## Material provided:
--- src/rtl/grp_prio_pkg.sv ---
// Package grp_prio_pkg
// Shared widths, the reserved "no interrupt" ID and the candidate record
// that moves through the comparison tree.
package grp_prio_pkg;
    localparam int ID_W   = 10;
    localparam int PRIO_W = 8;
    // One extra bit so that 0x100 means "no candidate" or "idle".
    localparam int PCMP_W = PRIO_W + 1;
    localparam logic [ID_W-1:0] ID_NONE = 10'd1023;

    typedef struct packed {
        logic [PCMP_W-1:0] prio;
        logic [ID_W-1:0]   id;
        logic              grp;   // 1 = group 1, 0 = group 0
    } cand_t;

    localparam cand_t CAND_NONE = '{prio: 9'h100, id: ID_NONE, grp: 1'b0};
endpackage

## Task brief:
The lines to copy run from the first line of the entries to the line containing "localparam logic [ID_W-1:0]"; copy them exactly and output nothing else.

## The completed task:
--- src/rtl/grp_prio_pkg.sv ---
// Package grp_prio_pkg
// Shared widths, the reserved "no interrupt" ID and the candidate record
// that moves through the comparison tree.
package grp_prio_pkg;
    localparam int ID_W   = 10;
    localparam int PRIO_W = 8;
    // One extra bit so that 0x100 means "no candidate" or "idle".
    localparam int PCMP_W = PRIO_W + 1;
    localparam logic [ID_W-1:0] ID_NONE = 10'd1023;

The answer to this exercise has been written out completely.